Reframing the Climate Change Debate
Whether or not the United States addresses impending climate change hinges largely on the marketing message driving the discussion. Last night, President Barack Obama made his best pitch to reframe the climate change debate, casting it through the prism of a Works Progress Administration-style plan for achieving a clean energy future.
While Obama’s idea of clean energy is a bit skewed (he gave shout outs to nuclear and the soot-dusted unicorn dubbed clean coal), his approach is interesting in that it moves away from a climate change debate mired in a hyperbolic mish-mash of scare tactics and industry glad-handing. What’s more, Obama’s clean energy message plays to Middle America, where the mention of climate change still induces eye-rolling and chortles of empathy for the misguided believers.

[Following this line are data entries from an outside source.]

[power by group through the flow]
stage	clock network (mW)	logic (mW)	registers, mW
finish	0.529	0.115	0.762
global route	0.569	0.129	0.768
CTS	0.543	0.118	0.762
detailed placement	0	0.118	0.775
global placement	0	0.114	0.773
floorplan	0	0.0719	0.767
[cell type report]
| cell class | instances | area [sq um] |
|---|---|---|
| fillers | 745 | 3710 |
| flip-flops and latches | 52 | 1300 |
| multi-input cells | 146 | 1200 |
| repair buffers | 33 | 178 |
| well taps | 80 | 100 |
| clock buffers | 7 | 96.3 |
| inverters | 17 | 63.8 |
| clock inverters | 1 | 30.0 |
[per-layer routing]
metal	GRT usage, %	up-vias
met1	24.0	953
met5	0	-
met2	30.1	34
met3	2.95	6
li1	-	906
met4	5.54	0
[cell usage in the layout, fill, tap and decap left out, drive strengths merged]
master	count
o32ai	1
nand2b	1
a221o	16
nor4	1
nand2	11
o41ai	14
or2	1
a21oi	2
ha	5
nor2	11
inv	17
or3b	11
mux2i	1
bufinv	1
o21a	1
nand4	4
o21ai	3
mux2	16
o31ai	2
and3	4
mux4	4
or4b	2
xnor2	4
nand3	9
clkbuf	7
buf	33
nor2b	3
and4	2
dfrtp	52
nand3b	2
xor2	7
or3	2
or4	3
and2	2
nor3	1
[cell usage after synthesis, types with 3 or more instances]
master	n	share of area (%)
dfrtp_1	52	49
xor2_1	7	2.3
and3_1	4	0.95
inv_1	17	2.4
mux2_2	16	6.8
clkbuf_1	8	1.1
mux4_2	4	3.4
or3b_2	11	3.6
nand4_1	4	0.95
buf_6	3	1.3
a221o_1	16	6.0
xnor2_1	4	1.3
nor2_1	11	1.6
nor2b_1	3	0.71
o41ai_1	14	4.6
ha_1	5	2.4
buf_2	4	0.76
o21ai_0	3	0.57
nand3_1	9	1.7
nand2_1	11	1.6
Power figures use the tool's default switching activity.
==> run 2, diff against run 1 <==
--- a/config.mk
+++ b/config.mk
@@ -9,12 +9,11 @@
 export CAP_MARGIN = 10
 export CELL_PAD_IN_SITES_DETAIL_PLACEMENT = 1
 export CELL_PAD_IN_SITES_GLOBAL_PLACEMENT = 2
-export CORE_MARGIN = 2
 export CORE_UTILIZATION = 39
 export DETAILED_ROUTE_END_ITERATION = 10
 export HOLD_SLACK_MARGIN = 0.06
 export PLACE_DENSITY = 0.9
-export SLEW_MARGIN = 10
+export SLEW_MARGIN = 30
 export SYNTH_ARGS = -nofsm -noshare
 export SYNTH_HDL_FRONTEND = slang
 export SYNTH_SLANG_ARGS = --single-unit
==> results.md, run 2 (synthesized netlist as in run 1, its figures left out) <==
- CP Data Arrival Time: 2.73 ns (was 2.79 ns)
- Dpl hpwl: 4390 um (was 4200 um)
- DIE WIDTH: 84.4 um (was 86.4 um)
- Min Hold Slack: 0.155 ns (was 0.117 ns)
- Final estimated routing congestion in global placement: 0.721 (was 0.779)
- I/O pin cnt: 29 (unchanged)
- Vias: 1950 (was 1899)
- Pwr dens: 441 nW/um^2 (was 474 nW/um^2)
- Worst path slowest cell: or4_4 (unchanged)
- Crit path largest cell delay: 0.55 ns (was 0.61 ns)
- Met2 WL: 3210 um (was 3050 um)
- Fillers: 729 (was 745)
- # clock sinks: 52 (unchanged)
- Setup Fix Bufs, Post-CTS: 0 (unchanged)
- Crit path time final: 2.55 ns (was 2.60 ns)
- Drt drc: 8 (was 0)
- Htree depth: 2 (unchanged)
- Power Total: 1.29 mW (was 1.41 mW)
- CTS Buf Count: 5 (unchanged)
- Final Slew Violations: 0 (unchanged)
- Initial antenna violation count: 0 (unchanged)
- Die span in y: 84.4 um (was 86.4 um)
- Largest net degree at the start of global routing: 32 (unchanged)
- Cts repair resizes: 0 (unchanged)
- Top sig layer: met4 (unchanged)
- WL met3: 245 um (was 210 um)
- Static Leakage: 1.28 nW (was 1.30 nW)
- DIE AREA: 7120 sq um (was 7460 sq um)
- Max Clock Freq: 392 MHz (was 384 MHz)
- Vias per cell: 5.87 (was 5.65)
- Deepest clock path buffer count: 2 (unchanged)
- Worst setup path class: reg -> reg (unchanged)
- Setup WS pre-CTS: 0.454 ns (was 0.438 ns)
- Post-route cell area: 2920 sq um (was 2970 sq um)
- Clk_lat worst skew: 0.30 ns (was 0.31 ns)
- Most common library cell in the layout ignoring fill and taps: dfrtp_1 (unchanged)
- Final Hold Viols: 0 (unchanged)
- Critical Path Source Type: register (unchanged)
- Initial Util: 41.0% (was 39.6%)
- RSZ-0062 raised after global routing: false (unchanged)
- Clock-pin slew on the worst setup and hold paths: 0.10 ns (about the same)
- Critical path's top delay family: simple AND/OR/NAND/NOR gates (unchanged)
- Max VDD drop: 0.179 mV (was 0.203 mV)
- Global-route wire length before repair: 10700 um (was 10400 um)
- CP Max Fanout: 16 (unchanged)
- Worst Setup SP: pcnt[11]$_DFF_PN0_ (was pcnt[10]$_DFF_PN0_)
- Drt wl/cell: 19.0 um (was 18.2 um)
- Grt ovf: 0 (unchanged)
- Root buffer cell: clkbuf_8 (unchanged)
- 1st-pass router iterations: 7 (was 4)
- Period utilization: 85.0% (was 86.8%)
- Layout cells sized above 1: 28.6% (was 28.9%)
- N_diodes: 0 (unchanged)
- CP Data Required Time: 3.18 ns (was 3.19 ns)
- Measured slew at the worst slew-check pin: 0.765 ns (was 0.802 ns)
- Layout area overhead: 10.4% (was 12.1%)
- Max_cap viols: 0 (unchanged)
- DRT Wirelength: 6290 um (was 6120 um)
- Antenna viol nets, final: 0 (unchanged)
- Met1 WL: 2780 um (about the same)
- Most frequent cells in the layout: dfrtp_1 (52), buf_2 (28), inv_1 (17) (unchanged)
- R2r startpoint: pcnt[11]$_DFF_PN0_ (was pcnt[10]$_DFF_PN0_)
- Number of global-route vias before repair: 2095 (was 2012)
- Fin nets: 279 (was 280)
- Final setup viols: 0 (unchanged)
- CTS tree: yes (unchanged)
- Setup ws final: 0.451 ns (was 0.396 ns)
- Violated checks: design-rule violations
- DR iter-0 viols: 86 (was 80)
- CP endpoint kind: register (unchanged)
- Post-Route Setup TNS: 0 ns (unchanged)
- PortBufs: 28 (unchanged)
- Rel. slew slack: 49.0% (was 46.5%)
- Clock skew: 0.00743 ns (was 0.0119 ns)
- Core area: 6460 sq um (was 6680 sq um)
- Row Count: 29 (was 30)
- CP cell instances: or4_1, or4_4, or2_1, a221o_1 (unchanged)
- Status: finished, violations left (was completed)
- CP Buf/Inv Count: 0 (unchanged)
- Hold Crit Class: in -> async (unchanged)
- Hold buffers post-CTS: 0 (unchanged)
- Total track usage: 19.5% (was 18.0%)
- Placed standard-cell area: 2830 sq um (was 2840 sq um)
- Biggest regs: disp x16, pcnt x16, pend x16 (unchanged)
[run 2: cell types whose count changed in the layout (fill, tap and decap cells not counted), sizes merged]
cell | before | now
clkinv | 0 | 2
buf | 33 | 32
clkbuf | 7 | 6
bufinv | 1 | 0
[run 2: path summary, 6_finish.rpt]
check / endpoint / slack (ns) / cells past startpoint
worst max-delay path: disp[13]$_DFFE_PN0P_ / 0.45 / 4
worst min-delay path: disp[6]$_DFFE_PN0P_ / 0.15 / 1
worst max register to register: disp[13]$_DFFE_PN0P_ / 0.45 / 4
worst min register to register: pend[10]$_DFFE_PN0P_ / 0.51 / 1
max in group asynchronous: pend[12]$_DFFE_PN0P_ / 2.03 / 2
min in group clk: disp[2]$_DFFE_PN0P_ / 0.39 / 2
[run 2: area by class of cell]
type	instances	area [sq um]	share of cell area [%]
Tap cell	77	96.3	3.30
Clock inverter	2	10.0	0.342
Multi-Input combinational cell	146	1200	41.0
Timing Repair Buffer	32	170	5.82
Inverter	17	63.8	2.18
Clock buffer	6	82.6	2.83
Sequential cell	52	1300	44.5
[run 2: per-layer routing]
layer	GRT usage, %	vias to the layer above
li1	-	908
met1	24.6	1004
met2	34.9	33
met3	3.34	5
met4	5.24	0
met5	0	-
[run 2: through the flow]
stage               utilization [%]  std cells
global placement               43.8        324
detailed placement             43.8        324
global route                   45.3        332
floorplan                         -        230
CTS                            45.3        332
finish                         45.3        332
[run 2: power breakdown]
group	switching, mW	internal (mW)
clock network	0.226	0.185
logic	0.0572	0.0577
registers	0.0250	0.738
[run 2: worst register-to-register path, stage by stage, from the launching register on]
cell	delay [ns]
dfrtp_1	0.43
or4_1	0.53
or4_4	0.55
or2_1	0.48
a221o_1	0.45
--- config.mk ---
export PLATFORM = sky130hd
export DESIGN_NAME = quad_gpio_irq
export DESIGN_NICKNAME = d
export VERILOG_FILES = /design/src/rtl/quad_gpio_irq.sv
export SDC_FILE = /design/constraint.sdc
export NUM_CORES = 1
export LEC_CHECK = 0
export ABC_AREA = 1
export ABC_CLOCK_PERIOD_IN_PS = 1710
export BUFFER_PORTS_ARGS = -buffer_cell sky130_fd_sc_hd__buf_2
export CORE_AREA = 10 10 90 108
export DETAILED_ROUTE_END_ITERATION = 7
export DIE_AREA = 0 0 100 118
export PLACE_DENSITY = 0.9
export SETUP_SLACK_MARGIN = 0.15
export SLEW_MARGIN = 40
export SYNTH_ARGS = -nofsm -noshare
export SYNTH_HDL_FRONTEND = slang
export SYNTH_SLANG_ARGS = --single-unit
export TNS_END_PERCENT = 50
--- constraint.sdc ---
create_clock -name i_clk -period 1.71 [get_ports i_clk]
set_clock_uncertainty 0.05 [all_clocks]
set_input_delay 0.342 -clock i_clk [delete_from_list [all_inputs] [get_ports i_clk]]
set_output_delay 0.342 -clock i_clk [all_outputs]
set_load 0.01 [all_outputs]
--- src/rtl/quad_gpio_irq.sv ---
// Wishbone GPIO block: output register with set/clear/toggle aliases, direction,
// synchronised inputs and a W1C edge-interrupt status register.
module quad_gpio_irq #(
  parameter int               WIDTH       = 8,
  parameter int               SYNC_STAGES = 2,
  parameter logic [WIDTH-1:0] OUT_RESET   = '0
) (
  input  logic             i_clk,
  input  logic             i_rst,
  input  logic [31:0]      i_wb_addr,
  input  logic [31:0]      i_wb_dat,
  input  logic             i_wb_we,
  input  logic             i_wb_cyc,
  output logic [31:0]      o_wb_dat,
  output logic             o_wb_ack,
  input  logic [WIDTH-1:0] i_gpio,
  output logic [WIDTH-1:0] o_gpio,
  output logic [WIDTH-1:0] o_gpio_oe,
  output logic             o_irq
);

  localparam logic [3:0] A_OUT    = 4'h0;
  localparam logic [3:0] A_SET    = 4'h1;
  localparam logic [3:0] A_CLR    = 4'h2;
  localparam logic [3:0] A_TGL    = 4'h3;
  localparam logic [3:0] A_DIR    = 4'h4;
  localparam logic [3:0] A_IN     = 4'h5;
  localparam logic [3:0] A_RISE   = 4'h6;
  localparam logic [3:0] A_FALL   = 4'h7;
  localparam logic [3:0] A_STATUS = 4'h8;

  localparam int WARM_MAX = SYNC_STAGES + 1;
  localparam int CNT_W    = $clog2(WARM_MAX + 1);

  logic [WIDTH-1:0] out_reg, dir_reg, rise_en_reg, fall_en_reg, status_reg, prev_reg;
  logic [SYNC_STAGES-1:0][WIDTH-1:0] sync_reg;
  logic [CNT_W-1:0] warm_reg;
  logic             ack_reg;
  logic [31:0]      dat_reg;

  logic [WIDTH-1:0] sync, wdat, rise, fall, w1c_mask, out_next, status_next;
  logic [31:0]      rd_data;
  logic [3:0]       reg_sel;
  logic             access, wr_en, warm_done;
  logic             unused_bits;

  assign access    = i_wb_cyc & ~ack_reg;
  assign wr_en     = access & i_wb_we;
  assign reg_sel   = i_wb_addr[5:2];
  assign wdat      = i_wb_dat[WIDTH-1:0];
  assign sync      = sync_reg[SYNC_STAGES-1];
  assign warm_done = (warm_reg == CNT_W'(WARM_MAX));

  // Edges are ignored until the synchroniser and prev flop hold real pin values.
  assign rise = sync & ~prev_reg & rise_en_reg & {WIDTH{warm_done}};
  assign fall = ~sync & prev_reg & fall_en_reg & {WIDTH{warm_done}};

  assign unused_bits = ^{i_wb_addr[31:6], i_wb_addr[1:0], i_wb_dat};

  always_comb begin
    rd_data = '0;
    case (reg_sel)
      A_OUT, A_SET, A_CLR, A_TGL: rd_data[WIDTH-1:0] = out_reg;
      A_DIR:    rd_data[WIDTH-1:0] = dir_reg;
      A_IN:     rd_data[WIDTH-1:0] = sync;
      A_RISE:   rd_data[WIDTH-1:0] = rise_en_reg;
      A_FALL:   rd_data[WIDTH-1:0] = fall_en_reg;
      A_STATUS: rd_data[WIDTH-1:0] = status_reg;
      default:  rd_data = '0;
    endcase
  end

  always_comb begin
    out_next = out_reg;
    w1c_mask = '0;
    if (wr_en) begin
      case (reg_sel)
        A_OUT:    out_next = wdat;
        A_SET:    out_next = out_reg | wdat;
        A_CLR:    out_next = out_reg & ~wdat;
        A_TGL:    out_next = out_reg ^ wdat;
        A_STATUS: w1c_mask = wdat;
        default:  out_next = out_reg;
      endcase
    end
    // New edges are OR-ed in after the clear so a coincident edge keeps its bit.
    status_next = (status_reg & ~w1c_mask) | rise | fall;
  end

  always_ff @(posedge i_clk) begin
    if (i_rst) begin
      out_reg     <= OUT_RESET;
      dir_reg     <= '0;
      rise_en_reg <= '0;
      fall_en_reg <= '0;
      status_reg  <= '0;
      ack_reg     <= 1'b0;
      dat_reg     <= '0;
    end else begin
      out_reg    <= out_next;
      status_reg <= status_next;
      ack_reg    <= access;
      dat_reg    <= access ? rd_data : 32'h0;
      if (wr_en && reg_sel == A_DIR)  dir_reg     <= wdat;
      if (wr_en && reg_sel == A_RISE) rise_en_reg <= wdat;
      if (wr_en && reg_sel == A_FALL) fall_en_reg <= wdat;
    end
  end

  always_ff @(posedge i_clk) begin
    if (i_rst) begin
      sync_reg <= '0;
      prev_reg <= '0;
      warm_reg <= '0;
    end else begin
      sync_reg <= {sync_reg[SYNC_STAGES-2:0], i_gpio};
      prev_reg <= sync;
      if (!warm_done) warm_reg <= warm_reg + 1'b1;
    end
  end

  assign o_wb_ack  = ack_reg;
  assign o_wb_dat  = dat_reg;
  assign o_gpio    = out_reg;
  assign o_gpio_oe = dir_reg;
  assign o_irq     = |status_reg;

endmodule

In October 2010, Leslie Kaufman wrote a fascinating piece for The New York Times about climate change skeptics in a small Kansas town embracing notions of energy efficiency and clean energy infrastructure. Where the blue-collar residents scoffed at climate change science and hoped against new environmental regulations from the government, they enthusiastically cut their energy use and desired for the country to become energy independent.
The key to combating climate change in America’s Heartland, as the Kansas-based nonprofit group in Kaufman’s story discovered, was to avoid an argument over the reality of climate change and instead make appeals to people’s “thrift, patriotism, spiritual conviction and economic prosperity.” In other words, when the debate was reframed from conserving energy to stop climate change to conserving energy to save money, the climate skeptics started switching off the lights.
All this raises some interesting questions. Does it matter that we discuss clean energy instead of climate change? Do the ends justify the means? Andrew Revkin, environmental blogger for The New York Times, says they do not.
It’s one thing to cave to a wave of naysaying climate rhetoric and build a new American energy conversation on points of agreement rather than clear ideological flash points like global warming. It’s another to duck and cover entirely on climate, as President Obama did in his State of the Union message.
And while Revkin’s discomfort at the negation of the climate change discussion in the State of the Union address is somewhat valid, it’s also a bit shortsighted. In 100 years, our grandchildren will care about whether or not they have clean air to breath and clean water to drink—the debates, discussions and ideas that produced the clean air and water will be mere footnotes of history, the tangible results will be all that truly matters.